Biology department announces fall quarter seminars

The biology department at Western Washington University has announced a spate of seminars planned for fall quarter. All seminars begin at 4 p.m. in Biology Building Room 234 and are free and open to the public.

  • Sept. 21: “Aging Children and Sterile Yeasts,” by Sandra Schulze, an assistant professor in the WWU biology department.
  • Sept. 28: “Who's Texting the Pollen Tubes? The Role of PRP/TTS Proteins in Pollen-Pistil Communication,” by Anu Singh-Cundy, an associate professor in the WWU biology department.
  • Oct. 5: “Yellow crazy ants on a sugar high: novel mutualisms with a native species amplify the negative consequences of an ant invasion for Samoan arthropod communities,” by Amy Savage, Ph.D, Ecology and Evolutionary Biology, Rice University, Houston, and a WWU biology alumna (Host: Merrill Peterson).
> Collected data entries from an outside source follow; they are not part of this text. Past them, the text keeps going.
### src/rtl/step_pulse_gen.sv
// step_pulse_gen: turns a debounced push-button level into one-cycle step
// pulses. A press held long enough is flagged as long and then auto-repeats.
// A running step count is kept for the debug display.
//
//   state   | meaning
//   --------+-----------------------------------------------------------
//   IDLE    | button released, waiting for a fresh low->high transition
//   PRESSED | first step issued, counting toward the long-press threshold
//   HELD    | long press reached, issuing a repeat step every REPEAT_CYCLES
module step_pulse_gen #(
   parameter int unsigned LONG_PRESS_CYCLES = 25000000,
   parameter int unsigned REPEAT_CYCLES     = 5000000,
   parameter int unsigned CNT_W             = 25
) (
   input  logic       clk,
   input  logic       rst_n,
   input  logic       btn_level,
   input  logic       en,
   output logic       step_pulse,
   output logic       long_press,
   output logic       held,
   output logic [7:0] step_count
);

   typedef enum logic [1:0] {
      IDLE    = 2'd0,
      PRESSED = 2'd1,
      HELD    = 2'd2
   } state_t;

   localparam logic [CNT_W-1:0] LONG_LAST   = CNT_W'(LONG_PRESS_CYCLES - 1);
   localparam logic [CNT_W-1:0] REPEAT_LAST = CNT_W'(REPEAT_CYCLES - 1);

   state_t           state, state_nxt;
   logic [CNT_W-1:0] hold_cnt, hold_cnt_nxt;
   logic             btn_prev;
   logic             rise;
   logic             issue_step;
   logic             issue_long;

   assign rise = btn_level & ~btn_prev;

   // State, hold counter, edge-detect history and registered outputs.
   // btn_prev resets to 1 so a button held through reset must be released
   // and pressed again before it can produce a step.
   always_ff @(posedge clk or negedge rst_n) begin
      if (!rst_n) begin
         state      <= IDLE;
         hold_cnt   <= '0;
         btn_prev   <= 1'b1;
         step_pulse <= 1'b0;
         long_press <= 1'b0;
         held       <= 1'b0;
         step_count <= 8'd0;
      end else begin
         state      <= state_nxt;
         hold_cnt   <= hold_cnt_nxt;
         btn_prev   <= btn_level;
         step_pulse <= issue_step & en;
         long_press <= issue_long & en;
         held       <= (state_nxt == HELD);
         if (issue_step && en) begin
            step_count <= step_count + 8'd1;
         end
      end
   end

   // Next-state and pulse-issue decode; release is checked before the
   // threshold so a release on the threshold edge issues nothing.
   always_comb begin
      state_nxt    = state;
      hold_cnt_nxt = hold_cnt;
      issue_step   = 1'b0;
      issue_long   = 1'b0;
      unique case (state)
         IDLE: begin
            if (rise) begin
               issue_step   = 1'b1;
               state_nxt    = PRESSED;
               hold_cnt_nxt = '0;
            end
         end
         PRESSED: begin
            if (!btn_level) begin
               state_nxt    = IDLE;
               hold_cnt_nxt = '0;
            end else if (hold_cnt == LONG_LAST) begin
               issue_step   = 1'b1;
               issue_long   = 1'b1;
               state_nxt    = HELD;
               hold_cnt_nxt = '0;
            end else begin
               hold_cnt_nxt = hold_cnt + 1'b1;
            end
         end
         HELD: begin
            if (!btn_level) begin
               state_nxt    = IDLE;
               hold_cnt_nxt = '0;
            end else if (hold_cnt == REPEAT_LAST) begin
               issue_step   = 1'b1;
               hold_cnt_nxt = '0;
            end else begin
               hold_cnt_nxt = hold_cnt + 1'b1;
            end
         end
         default: begin
            state_nxt    = IDLE;
            hold_cnt_nxt = '0;
         end
      endcase
   end

endmodule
  • Oct. 12: “Flies, worms and bacteria: ecology and evolution of defensive symbiosis,” by Steve Perlman, an assistant professor in the department of biology at the University of Victoria in Victoria, British Columbia, Canada (Host: Dietmar Schwarz).
  • Oct. 19: "Mapping the Metabolic Landscape of Huntington's Disease," by Jeff Carroll of the WWU Behavioral Neuroscience Program (Host: Janet Finlay, Behavioral Neuroscience).